Saved entries:
File: src/rtl/list_walker.sv
// Linked-list traversal engine driving memory_unit's request port and streaming cell values.
// Optional WAIT timeout (err_timeout port, TIMEOUT parameter) under LIST_WALKER_TIMEOUT_EN.
module list_walker
  import list_walker_pkg::*;
#(
  parameter int unsigned ADDR_W  = MemoryAddrWidth,
  parameter int unsigned DATA_W  = MemoryDataWidth,
  parameter int unsigned LEN_W   = 8
`ifdef LIST_WALKER_TIMEOUT_EN
  ,
  parameter int unsigned TIMEOUT = 64
`endif
) (
  input  logic              clk,
  input  logic              rst,
  input  logic              start,
  input  logic [ADDR_W-1:0] head_addr,
  input  logic [LEN_W-1:0]  max_len,
  output logic              busy,
  output logic              done,
  output logic              err_len,
`ifdef LIST_WALKER_TIMEOUT_EN
  output logic              err_timeout,
`endif
  output logic [LEN_W-1:0]  count,
  output logic              elem_valid,
  input  logic              elem_ready,
  output logic [ADDR_W-1:0] elem_value,
  output logic [ADDR_W-1:0] elem_addr,
  output logic [1:0]        mem_func,
  output logic              mem_execute,
  output logic [ADDR_W-1:0] mem_addr0,
  output logic [ADDR_W-1:0] mem_addr1,
  input  logic              mem_ready,
  input  logic [DATA_W-1:0] mem_data
);

  walk_state_e       state_q, state_d;
  logic [ADDR_W-1:0] cur_q, cur_d;
  logic [ADDR_W-1:0] link_q, link_d;
  logic [LEN_W-1:0]  limit_q, limit_d;
  logic [LEN_W-1:0]  count_q, count_d;
  logic [LEN_W-1:0]  new_count;
  logic              err_len_q, err_len_d;
  logic              wait_seen_q, wait_seen_d;
  logic              busy_q, busy_d;
  logic              done_q, done_d;
  logic              elem_valid_q, elem_valid_d;
  logic [ADDR_W-1:0] elem_value_q, elem_value_d;
  logic [ADDR_W-1:0] elem_addr_q, elem_addr_d;
  logic              mem_execute_q, mem_execute_d;
  logic [1:0]        mem_func_q, mem_func_d;
  logic [ADDR_W-1:0] mem_addr0_q, mem_addr0_d;

`ifdef LIST_WALKER_TIMEOUT_EN
  localparam int unsigned TmrW = (TIMEOUT > 1) ? $clog2(TIMEOUT) : 1;
  logic [TmrW-1:0] tmr_q, tmr_d;
  logic            err_timeout_q, err_timeout_d;
`endif

  always_comb begin
    state_d      = state_q;
    cur_d        = cur_q;
    link_d       = link_q;
    limit_d      = limit_q;
    count_d      = count_q;
    err_len_d    = err_len_q;
    wait_seen_d  = wait_seen_q;
    elem_valid_d = elem_valid_q;
    elem_value_d = elem_value_q;
    elem_addr_d  = elem_addr_q;
    new_count    = (count_q == '1) ? count_q : count_q + LEN_W'(1);
`ifdef LIST_WALKER_TIMEOUT_EN
    tmr_d         = tmr_q;
    err_timeout_d = err_timeout_q;
`endif

    unique case (state_q)
      StIdle: begin
        if (start) begin
          count_d   = '0;
          err_len_d = 1'b0;
`ifdef LIST_WALKER_TIMEOUT_EN
          err_timeout_d = 1'b0;
`endif
          if (head_addr != ADDR_W'(Nil)) begin
            cur_d   = head_addr;
            limit_d = max_len;
            state_d = StIssue;
          end else begin
            state_d = StDone;
          end
        end
      end
      StIssue: begin
        wait_seen_d = 1'b0;
`ifdef LIST_WALKER_TIMEOUT_EN
        tmr_d = '0;
`endif
        state_d = StWait;
      end
      StWait: begin
        // The first WAIT cycle may still see ready from the previous request.
        wait_seen_d = 1'b1;
        if (wait_seen_q && mem_ready) begin
          link_d       = mem_data[DATA_W-1:ADDR_W];
          elem_value_d = mem_data[ADDR_W-1:0];
          elem_addr_d  = cur_q;
          elem_valid_d = 1'b1;
          state_d      = StEmit;
        end
`ifdef LIST_WALKER_TIMEOUT_EN
        else if (tmr_q == TmrW'(TIMEOUT - 1)) begin
          err_timeout_d = 1'b1;
          state_d       = StDone;
        end else begin
          tmr_d = tmr_q + TmrW'(1);
        end
`endif
      end
      StEmit: begin
        if (elem_ready) begin
          elem_valid_d = 1'b0;
          count_d      = new_count;
          if (link_q == ADDR_W'(Nil)) begin
            state_d = StDone;
          end else if (limit_q != '0 && new_count == limit_q) begin
            err_len_d = 1'b1;
            state_d   = StDone;
          end else begin
            cur_d   = link_q;
            state_d = StIssue;
          end
        end
      end
      StDone:  state_d = StIdle;
      default: state_d = StIdle;
    endcase

    // Registered outputs follow the state being entered.
    mem_execute_d = (state_d == StIssue);
    mem_func_d    = mem_execute_d ? GetContents : 2'd0;
    mem_addr0_d   = mem_execute_d ? cur_d : '0;
    done_d        = (state_d == StDone);
    busy_d        = (state_d != StIdle);
  end

  always_ff @(posedge clk or negedge rst) begin
    if (!rst) begin
      state_q       <= StIdle;
      cur_q         <= '0;
      link_q        <= '0;
      limit_q       <= '0;
      count_q       <= '0;
      err_len_q     <= 1'b0;
      wait_seen_q   <= 1'b0;
      busy_q        <= 1'b0;
      done_q        <= 1'b0;
      elem_valid_q  <= 1'b0;
      elem_value_q  <= '0;
      elem_addr_q   <= '0;
      mem_execute_q <= 1'b0;
      mem_func_q    <= 2'd0;
      mem_addr0_q   <= '0;
    end else begin
      state_q       <= state_d;
      cur_q         <= cur_d;
      link_q        <= link_d;
      limit_q       <= limit_d;
      count_q       <= count_d;
      err_len_q     <= err_len_d;
      wait_seen_q   <= wait_seen_d;
      busy_q        <= busy_d;
      done_q        <= done_d;
      elem_valid_q  <= elem_valid_d;
      elem_value_q  <= elem_value_d;
      elem_addr_q   <= elem_addr_d;
      mem_execute_q <= mem_execute_d;
      mem_func_q    <= mem_func_d;
      mem_addr0_q   <= mem_addr0_d;
    end
  end

`ifdef LIST_WALKER_TIMEOUT_EN
  always_ff @(posedge clk or negedge rst) begin
    if (!rst) begin
      tmr_q         <= '0;
      err_timeout_q <= 1'b0;
    end else begin
      tmr_q         <= tmr_d;
      err_timeout_q <= err_timeout_d;
    end
  end

  assign err_timeout = err_timeout_q;
`endif

  assign busy        = busy_q;
  assign done        = done_q;
  assign err_len     = err_len_q;
  assign count       = count_q;
  assign elem_valid  = elem_valid_q;
  assign elem_value  = elem_value_q;
  assign elem_addr   = elem_addr_q;
  assign mem_func    = mem_func_q;
  assign mem_execute = mem_execute_q;
  assign mem_addr0   = mem_addr0_q;
  assign mem_addr1   = '0;

endmodule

# YOUR ASSIGNMENT
Determine the count of lines in the data that contain the string "StIdle", and reply with that count alone.

# OUTPUT
5